- [EXERCISE] Using the entries that follow, write out the line containing "clk_latency_ps = 400", the line containing "Note: power is", and every line between them, exactly and nothing else.

Collected data
· · · · · · ·
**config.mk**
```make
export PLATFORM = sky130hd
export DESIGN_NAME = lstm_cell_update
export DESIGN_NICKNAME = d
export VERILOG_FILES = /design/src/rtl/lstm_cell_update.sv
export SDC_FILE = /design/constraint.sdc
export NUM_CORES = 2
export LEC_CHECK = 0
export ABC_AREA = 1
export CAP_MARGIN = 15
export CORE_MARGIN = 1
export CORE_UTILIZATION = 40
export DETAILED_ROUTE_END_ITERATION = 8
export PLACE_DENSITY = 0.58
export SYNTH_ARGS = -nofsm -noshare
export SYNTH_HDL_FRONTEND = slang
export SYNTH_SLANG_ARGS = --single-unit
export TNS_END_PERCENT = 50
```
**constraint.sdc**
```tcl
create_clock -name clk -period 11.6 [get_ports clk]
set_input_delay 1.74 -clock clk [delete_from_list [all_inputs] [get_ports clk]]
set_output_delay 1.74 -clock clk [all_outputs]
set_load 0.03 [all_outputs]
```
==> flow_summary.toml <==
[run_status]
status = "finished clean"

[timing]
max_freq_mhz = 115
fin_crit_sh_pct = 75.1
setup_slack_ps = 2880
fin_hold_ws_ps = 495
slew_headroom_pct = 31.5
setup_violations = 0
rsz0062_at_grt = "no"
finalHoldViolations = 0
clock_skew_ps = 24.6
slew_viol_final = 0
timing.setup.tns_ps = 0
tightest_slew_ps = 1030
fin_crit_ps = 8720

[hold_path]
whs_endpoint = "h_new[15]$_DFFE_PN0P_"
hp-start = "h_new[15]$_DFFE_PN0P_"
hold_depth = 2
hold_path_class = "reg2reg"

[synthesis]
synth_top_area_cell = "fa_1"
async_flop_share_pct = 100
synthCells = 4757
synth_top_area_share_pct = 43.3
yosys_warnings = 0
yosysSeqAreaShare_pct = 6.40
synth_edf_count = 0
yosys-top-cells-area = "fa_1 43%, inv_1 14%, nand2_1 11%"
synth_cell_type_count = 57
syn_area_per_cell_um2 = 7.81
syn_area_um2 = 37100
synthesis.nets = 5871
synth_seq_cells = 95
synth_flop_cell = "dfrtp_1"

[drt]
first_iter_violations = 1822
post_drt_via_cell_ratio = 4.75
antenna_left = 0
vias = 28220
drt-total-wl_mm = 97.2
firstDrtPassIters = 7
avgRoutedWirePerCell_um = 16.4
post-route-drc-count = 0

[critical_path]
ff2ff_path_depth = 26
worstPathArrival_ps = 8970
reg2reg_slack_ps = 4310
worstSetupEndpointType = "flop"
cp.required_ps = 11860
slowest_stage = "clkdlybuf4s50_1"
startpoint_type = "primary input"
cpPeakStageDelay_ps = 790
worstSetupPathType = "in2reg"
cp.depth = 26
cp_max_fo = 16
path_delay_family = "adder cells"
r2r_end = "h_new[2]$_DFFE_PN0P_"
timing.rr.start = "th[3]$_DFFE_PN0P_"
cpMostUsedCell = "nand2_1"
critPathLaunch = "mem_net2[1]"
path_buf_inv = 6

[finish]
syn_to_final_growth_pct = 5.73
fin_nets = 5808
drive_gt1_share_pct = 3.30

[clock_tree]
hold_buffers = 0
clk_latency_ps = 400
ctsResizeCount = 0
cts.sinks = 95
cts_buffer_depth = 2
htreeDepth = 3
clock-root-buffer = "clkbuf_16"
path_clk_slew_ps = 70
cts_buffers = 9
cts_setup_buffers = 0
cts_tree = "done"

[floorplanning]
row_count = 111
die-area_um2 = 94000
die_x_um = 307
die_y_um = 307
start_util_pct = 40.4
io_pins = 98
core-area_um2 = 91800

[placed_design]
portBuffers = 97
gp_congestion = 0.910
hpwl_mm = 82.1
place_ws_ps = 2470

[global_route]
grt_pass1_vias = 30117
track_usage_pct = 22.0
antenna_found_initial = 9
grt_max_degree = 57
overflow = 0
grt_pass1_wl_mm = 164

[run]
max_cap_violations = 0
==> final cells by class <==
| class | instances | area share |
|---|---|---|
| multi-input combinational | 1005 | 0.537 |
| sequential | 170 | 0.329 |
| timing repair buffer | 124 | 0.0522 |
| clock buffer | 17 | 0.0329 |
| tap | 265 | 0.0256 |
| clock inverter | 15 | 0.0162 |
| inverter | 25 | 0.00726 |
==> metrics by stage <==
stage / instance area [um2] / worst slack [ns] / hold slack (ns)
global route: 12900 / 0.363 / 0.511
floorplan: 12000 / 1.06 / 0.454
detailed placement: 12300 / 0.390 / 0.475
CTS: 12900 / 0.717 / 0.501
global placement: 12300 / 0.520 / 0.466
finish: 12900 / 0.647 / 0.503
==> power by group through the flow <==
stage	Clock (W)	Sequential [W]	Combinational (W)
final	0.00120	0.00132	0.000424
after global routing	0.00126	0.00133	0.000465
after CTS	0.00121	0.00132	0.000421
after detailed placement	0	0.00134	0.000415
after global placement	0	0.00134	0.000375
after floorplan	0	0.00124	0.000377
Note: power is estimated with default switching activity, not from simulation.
· · · · · · ·
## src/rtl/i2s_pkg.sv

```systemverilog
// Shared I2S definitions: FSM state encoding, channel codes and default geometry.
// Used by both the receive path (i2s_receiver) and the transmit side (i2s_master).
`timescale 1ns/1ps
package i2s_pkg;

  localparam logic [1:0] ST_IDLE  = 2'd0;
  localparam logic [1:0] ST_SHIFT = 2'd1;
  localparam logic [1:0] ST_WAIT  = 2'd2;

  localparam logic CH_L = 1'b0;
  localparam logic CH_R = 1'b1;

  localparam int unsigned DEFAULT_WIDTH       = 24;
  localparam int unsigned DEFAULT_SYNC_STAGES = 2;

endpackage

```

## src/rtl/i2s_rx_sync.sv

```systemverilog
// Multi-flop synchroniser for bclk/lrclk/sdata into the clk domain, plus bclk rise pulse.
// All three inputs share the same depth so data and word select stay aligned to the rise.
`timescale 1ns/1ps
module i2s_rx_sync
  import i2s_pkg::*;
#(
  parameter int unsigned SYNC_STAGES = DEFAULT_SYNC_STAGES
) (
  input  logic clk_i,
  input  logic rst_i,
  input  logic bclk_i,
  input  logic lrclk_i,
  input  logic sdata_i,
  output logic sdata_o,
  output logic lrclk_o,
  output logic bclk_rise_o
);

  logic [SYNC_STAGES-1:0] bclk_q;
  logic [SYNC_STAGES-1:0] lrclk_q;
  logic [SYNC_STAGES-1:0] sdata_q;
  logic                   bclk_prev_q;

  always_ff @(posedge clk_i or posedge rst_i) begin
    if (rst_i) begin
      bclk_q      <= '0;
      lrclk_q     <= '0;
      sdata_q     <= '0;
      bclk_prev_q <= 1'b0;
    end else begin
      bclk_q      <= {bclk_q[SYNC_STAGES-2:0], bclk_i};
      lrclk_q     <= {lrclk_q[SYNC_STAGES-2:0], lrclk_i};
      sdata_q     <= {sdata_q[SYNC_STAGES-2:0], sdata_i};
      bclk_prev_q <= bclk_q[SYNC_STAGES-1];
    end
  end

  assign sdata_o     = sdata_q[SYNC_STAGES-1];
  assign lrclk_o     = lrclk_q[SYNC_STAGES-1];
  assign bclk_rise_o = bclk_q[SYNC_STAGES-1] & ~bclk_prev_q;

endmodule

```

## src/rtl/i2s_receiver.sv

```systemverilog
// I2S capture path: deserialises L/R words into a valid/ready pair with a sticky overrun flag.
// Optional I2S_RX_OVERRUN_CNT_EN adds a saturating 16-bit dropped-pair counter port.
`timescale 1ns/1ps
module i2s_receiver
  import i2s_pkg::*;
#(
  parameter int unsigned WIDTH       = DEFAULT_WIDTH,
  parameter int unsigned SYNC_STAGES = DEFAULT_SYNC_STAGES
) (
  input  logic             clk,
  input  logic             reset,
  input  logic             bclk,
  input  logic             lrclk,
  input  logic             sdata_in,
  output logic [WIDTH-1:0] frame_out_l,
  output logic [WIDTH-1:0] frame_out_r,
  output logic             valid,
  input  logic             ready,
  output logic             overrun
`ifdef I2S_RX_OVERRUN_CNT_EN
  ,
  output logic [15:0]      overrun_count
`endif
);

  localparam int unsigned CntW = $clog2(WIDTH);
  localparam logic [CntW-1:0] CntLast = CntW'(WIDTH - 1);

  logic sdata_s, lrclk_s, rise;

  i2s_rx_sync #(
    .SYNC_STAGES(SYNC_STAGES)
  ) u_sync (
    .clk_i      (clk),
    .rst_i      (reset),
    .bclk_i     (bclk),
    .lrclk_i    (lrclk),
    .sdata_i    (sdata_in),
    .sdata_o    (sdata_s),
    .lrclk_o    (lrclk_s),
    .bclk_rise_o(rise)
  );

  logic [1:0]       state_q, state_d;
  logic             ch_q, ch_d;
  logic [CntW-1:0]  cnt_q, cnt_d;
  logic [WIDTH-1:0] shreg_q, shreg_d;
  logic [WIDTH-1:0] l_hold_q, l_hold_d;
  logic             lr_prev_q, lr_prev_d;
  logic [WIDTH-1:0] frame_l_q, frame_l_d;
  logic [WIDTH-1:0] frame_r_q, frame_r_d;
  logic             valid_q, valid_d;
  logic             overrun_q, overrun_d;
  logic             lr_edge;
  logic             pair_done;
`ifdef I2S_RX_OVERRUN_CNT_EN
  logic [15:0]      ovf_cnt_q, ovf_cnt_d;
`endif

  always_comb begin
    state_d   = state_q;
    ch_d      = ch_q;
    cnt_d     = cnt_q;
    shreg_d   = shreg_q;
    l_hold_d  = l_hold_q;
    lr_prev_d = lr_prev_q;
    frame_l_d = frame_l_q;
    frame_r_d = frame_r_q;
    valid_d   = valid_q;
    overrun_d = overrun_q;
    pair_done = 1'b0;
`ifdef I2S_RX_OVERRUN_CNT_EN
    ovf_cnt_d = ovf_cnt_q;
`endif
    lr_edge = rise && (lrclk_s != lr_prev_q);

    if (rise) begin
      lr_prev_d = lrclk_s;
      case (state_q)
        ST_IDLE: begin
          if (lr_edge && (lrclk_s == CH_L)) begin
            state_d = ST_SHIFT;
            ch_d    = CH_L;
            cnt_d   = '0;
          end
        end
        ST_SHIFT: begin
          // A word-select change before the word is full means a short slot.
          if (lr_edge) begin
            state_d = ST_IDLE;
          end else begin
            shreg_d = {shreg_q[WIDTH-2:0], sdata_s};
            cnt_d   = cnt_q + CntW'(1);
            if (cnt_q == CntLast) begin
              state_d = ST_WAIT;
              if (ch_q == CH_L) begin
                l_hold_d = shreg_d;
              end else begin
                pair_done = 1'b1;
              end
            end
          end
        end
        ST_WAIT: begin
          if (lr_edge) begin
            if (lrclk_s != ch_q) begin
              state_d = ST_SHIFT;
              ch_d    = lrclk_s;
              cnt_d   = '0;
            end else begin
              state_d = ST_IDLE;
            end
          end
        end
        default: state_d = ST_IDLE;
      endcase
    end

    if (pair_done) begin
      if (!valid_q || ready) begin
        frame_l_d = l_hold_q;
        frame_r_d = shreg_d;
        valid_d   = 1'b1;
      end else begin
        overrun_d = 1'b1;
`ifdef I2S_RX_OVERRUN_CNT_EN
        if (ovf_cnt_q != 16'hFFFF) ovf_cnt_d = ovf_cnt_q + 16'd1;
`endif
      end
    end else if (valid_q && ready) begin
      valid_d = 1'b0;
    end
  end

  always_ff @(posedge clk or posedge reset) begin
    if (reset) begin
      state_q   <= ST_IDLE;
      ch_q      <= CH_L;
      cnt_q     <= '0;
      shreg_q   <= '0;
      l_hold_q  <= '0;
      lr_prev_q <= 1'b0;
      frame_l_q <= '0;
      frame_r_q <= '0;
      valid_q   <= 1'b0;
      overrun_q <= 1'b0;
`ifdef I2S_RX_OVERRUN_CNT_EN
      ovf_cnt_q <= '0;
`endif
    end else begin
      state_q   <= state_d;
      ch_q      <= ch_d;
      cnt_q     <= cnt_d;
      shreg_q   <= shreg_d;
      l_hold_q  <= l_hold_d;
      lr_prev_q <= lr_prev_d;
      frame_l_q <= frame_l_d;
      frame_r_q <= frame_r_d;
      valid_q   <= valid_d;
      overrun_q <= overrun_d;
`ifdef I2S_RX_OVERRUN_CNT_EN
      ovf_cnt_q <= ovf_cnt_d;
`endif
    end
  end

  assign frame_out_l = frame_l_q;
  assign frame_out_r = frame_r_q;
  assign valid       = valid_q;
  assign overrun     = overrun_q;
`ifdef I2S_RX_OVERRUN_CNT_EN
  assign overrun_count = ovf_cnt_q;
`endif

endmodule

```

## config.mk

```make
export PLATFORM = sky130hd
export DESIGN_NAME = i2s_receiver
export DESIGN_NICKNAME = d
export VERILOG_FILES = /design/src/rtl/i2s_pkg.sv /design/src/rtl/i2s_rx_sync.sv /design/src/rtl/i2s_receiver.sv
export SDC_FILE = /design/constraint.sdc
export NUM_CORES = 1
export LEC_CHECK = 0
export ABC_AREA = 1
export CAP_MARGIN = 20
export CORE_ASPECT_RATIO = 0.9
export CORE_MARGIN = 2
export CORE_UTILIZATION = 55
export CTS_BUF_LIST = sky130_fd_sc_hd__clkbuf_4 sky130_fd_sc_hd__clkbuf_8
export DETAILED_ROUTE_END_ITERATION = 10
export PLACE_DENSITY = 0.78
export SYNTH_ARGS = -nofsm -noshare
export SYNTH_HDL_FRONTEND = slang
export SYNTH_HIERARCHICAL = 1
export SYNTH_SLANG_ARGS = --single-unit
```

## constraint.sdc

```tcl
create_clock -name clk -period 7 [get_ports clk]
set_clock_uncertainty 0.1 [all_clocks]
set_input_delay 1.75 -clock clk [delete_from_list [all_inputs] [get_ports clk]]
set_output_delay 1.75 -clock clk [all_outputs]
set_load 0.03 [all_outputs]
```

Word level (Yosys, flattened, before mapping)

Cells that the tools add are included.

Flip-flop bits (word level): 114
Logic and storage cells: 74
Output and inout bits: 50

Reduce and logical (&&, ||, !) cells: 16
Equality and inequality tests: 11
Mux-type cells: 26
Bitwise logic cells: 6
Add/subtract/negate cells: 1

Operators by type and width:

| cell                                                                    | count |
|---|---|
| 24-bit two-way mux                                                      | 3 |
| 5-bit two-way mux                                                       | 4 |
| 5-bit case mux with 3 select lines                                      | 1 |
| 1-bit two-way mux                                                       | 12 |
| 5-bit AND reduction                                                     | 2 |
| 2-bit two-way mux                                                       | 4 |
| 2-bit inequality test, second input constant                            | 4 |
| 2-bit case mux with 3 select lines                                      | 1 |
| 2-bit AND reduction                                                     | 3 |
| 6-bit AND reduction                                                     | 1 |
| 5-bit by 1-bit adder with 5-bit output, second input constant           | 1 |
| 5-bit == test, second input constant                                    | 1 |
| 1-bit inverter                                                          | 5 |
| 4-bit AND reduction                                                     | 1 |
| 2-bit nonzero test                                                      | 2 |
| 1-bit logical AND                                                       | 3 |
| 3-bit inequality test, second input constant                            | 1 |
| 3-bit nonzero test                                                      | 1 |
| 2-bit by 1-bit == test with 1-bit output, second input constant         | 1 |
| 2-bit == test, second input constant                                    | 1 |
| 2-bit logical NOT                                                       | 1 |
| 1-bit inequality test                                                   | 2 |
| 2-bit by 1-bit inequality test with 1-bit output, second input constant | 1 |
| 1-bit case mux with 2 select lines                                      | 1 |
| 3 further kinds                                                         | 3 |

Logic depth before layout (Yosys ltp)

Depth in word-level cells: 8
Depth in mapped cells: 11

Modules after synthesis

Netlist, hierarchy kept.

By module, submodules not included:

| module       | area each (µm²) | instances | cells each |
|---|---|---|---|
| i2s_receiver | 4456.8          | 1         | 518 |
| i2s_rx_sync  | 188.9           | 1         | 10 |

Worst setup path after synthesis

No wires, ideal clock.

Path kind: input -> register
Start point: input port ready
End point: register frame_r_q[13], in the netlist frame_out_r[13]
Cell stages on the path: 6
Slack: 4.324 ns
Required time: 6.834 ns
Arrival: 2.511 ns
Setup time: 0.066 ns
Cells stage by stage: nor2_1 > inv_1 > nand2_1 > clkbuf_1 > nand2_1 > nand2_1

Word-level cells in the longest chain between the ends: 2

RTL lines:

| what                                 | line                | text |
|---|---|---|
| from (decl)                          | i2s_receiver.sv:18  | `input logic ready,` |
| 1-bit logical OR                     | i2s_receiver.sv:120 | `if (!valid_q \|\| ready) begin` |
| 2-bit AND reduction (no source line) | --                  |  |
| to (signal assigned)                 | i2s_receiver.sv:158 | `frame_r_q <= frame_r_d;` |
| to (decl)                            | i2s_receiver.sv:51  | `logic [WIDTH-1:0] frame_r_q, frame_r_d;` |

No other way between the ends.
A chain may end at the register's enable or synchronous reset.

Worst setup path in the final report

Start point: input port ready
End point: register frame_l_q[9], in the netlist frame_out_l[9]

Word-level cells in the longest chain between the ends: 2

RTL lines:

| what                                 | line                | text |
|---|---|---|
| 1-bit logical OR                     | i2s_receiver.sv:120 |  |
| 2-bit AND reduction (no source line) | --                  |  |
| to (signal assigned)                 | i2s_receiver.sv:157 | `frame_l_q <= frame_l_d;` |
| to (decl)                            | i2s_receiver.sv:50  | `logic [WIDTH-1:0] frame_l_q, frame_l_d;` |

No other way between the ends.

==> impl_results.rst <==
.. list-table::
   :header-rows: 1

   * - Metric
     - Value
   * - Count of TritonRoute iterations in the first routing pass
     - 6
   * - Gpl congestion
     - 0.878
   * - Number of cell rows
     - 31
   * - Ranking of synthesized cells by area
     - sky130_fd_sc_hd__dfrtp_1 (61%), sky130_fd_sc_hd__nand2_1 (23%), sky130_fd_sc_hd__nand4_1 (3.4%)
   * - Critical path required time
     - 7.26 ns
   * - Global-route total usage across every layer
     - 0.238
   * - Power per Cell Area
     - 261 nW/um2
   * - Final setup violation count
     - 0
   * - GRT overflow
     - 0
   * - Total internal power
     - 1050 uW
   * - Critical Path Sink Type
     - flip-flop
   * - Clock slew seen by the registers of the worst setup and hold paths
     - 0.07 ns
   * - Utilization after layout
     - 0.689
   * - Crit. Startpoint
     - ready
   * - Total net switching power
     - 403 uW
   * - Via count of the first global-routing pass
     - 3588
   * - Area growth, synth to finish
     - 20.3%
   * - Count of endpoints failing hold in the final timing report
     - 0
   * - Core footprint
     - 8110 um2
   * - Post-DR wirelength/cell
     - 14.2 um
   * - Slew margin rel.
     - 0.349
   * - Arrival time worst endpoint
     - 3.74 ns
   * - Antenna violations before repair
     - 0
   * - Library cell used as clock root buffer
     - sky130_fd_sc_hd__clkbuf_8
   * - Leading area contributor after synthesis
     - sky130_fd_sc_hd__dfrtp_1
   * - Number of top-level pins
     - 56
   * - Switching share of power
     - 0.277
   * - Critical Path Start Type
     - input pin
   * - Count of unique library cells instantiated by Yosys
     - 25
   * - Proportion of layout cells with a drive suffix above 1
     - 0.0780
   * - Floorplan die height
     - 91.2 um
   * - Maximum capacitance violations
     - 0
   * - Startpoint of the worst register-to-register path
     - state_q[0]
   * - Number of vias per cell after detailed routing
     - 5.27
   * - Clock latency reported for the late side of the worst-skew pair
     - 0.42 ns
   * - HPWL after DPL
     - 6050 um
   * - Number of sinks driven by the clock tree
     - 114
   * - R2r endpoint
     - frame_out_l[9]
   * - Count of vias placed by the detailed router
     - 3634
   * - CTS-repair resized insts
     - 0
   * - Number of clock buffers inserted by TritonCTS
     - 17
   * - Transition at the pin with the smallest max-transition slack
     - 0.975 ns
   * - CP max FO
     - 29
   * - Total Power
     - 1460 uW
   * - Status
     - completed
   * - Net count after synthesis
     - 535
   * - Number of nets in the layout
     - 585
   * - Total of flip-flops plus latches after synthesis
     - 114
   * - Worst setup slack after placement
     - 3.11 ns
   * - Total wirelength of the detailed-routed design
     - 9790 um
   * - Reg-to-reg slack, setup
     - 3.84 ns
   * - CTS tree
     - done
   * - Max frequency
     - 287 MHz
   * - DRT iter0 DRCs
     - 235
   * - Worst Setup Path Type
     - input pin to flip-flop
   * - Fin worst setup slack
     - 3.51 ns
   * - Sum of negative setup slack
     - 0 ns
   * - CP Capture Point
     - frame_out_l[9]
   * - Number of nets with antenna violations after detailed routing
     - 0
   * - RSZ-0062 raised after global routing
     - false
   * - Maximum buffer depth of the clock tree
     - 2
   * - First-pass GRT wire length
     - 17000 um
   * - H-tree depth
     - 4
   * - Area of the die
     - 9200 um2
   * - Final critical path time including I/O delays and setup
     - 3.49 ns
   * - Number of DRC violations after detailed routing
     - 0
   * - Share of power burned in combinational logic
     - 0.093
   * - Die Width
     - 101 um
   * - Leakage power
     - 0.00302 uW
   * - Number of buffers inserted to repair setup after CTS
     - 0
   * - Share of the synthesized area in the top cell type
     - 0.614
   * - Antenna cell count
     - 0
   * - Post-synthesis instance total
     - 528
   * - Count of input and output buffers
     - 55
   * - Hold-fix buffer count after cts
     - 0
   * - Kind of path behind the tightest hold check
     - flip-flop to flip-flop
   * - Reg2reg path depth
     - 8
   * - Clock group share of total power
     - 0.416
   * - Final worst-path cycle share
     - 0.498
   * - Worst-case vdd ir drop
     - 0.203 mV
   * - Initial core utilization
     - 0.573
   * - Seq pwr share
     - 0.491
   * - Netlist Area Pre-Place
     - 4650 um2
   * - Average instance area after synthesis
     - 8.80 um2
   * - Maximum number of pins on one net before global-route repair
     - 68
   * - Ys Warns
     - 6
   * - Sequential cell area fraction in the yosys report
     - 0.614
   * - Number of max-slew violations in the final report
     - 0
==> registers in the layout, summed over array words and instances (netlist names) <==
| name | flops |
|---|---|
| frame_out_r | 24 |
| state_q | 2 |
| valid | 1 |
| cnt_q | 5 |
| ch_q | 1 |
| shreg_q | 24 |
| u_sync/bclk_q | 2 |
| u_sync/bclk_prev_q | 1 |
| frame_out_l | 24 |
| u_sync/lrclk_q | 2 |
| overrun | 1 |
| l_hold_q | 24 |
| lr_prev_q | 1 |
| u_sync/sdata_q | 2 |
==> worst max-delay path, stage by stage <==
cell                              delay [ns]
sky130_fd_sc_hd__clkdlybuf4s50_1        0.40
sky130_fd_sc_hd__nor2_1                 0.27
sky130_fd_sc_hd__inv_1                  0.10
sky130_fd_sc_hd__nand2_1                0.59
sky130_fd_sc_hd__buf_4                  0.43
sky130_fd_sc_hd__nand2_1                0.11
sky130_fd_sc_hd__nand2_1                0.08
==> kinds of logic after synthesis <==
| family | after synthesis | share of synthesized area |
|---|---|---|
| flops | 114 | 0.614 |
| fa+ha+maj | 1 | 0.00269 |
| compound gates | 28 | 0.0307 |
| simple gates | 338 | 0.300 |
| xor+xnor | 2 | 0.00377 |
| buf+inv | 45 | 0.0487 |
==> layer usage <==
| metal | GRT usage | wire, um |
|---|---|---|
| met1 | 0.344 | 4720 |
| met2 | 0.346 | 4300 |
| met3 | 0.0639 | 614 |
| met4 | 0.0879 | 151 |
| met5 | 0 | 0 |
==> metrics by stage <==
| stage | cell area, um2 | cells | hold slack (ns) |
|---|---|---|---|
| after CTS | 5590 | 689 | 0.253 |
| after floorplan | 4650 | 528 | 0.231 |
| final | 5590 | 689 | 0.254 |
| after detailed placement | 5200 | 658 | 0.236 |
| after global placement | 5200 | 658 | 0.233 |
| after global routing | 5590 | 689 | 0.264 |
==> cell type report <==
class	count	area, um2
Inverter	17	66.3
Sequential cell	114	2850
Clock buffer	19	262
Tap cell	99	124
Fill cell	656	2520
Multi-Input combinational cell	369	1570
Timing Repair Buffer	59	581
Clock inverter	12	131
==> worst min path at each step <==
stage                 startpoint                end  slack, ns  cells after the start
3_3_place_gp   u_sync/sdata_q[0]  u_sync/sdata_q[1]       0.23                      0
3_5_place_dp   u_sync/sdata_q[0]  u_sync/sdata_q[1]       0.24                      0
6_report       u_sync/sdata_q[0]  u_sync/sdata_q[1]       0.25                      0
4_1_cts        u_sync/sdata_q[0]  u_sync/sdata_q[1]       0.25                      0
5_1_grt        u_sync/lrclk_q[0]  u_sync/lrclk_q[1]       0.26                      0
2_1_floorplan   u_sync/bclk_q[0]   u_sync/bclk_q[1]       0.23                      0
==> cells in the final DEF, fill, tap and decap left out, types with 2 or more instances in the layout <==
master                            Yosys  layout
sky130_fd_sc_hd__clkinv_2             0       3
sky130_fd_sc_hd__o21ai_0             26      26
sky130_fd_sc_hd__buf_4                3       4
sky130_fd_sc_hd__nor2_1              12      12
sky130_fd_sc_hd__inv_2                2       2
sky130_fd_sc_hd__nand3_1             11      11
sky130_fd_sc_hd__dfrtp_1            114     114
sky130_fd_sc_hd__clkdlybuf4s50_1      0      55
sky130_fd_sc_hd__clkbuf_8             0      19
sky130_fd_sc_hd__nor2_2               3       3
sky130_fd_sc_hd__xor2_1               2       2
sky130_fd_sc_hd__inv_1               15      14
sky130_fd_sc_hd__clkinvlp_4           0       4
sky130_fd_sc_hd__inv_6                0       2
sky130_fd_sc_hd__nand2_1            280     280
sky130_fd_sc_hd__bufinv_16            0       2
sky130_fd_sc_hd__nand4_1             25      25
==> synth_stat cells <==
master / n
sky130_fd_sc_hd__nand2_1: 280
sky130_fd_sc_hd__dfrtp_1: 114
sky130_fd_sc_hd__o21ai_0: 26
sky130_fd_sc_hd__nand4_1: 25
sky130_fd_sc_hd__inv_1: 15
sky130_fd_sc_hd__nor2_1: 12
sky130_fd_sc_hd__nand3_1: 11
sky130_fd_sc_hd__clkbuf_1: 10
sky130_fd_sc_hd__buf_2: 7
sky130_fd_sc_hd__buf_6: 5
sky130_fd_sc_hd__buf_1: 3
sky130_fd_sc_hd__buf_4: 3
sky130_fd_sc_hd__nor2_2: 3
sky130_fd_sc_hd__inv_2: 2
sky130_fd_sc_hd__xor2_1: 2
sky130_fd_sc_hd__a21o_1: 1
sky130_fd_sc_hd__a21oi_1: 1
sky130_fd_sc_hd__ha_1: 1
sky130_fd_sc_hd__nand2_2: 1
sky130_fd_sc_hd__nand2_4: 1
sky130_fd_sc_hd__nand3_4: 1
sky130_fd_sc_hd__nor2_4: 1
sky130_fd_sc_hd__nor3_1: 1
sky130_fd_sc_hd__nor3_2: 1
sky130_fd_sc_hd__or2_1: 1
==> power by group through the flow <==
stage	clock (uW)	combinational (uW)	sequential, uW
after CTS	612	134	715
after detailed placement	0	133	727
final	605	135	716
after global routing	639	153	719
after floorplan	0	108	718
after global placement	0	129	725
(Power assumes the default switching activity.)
· · · · · · ·
- [EXERCISE OUTPUT]
clk_latency_ps = 400
ctsResizeCount = 0
cts.sinks = 95
cts_buffer_depth = 2
htreeDepth = 3
clock-root-buffer = "clkbuf_16"
path_clk_slew_ps = 70
cts_buffers = 9
cts_setup_buffers = 0
cts_tree = "done"

[floorplanning]
row_count = 111
die-area_um2 = 94000
die_x_um = 307
die_y_um = 307
start_util_pct = 40.4
io_pins = 98
core-area_um2 = 91800

[placed_design]
portBuffers = 97
gp_congestion = 0.910
hpwl_mm = 82.1
place_ws_ps = 2470

[global_route]
grt_pass1_vias = 30117
track_usage_pct = 22.0
antenna_found_initial = 9
grt_max_degree = 57
overflow = 0
grt_pass1_wl_mm = 164

[run]
max_cap_violations = 0
==> final cells by class <==
| class | instances | area share |
|---|---|---|
| multi-input combinational | 1005 | 0.537 |
| sequential | 170 | 0.329 |
| timing repair buffer | 124 | 0.0522 |
| clock buffer | 17 | 0.0329 |
| tap | 265 | 0.0256 |
| clock inverter | 15 | 0.0162 |
| inverter | 25 | 0.00726 |
==> metrics by stage <==
stage / instance area [um2] / worst slack [ns] / hold slack (ns)
global route: 12900 / 0.363 / 0.511
floorplan: 12000 / 1.06 / 0.454
detailed placement: 12300 / 0.390 / 0.475
CTS: 12900 / 0.717 / 0.501
global placement: 12300 / 0.520 / 0.466
finish: 12900 / 0.647 / 0.503
==> power by group through the flow <==
stage	Clock (W)	Sequential [W]	Combinational (W)
final	0.00120	0.00132	0.000424
after global routing	0.00126	0.00133	0.000465
after CTS	0.00121	0.00132	0.000421
after detailed placement	0	0.00134	0.000415
after global placement	0	0.00134	0.000375
after floorplan	0	0.00124	0.000377
Note: power is estimated with default switching activity, not from simulation.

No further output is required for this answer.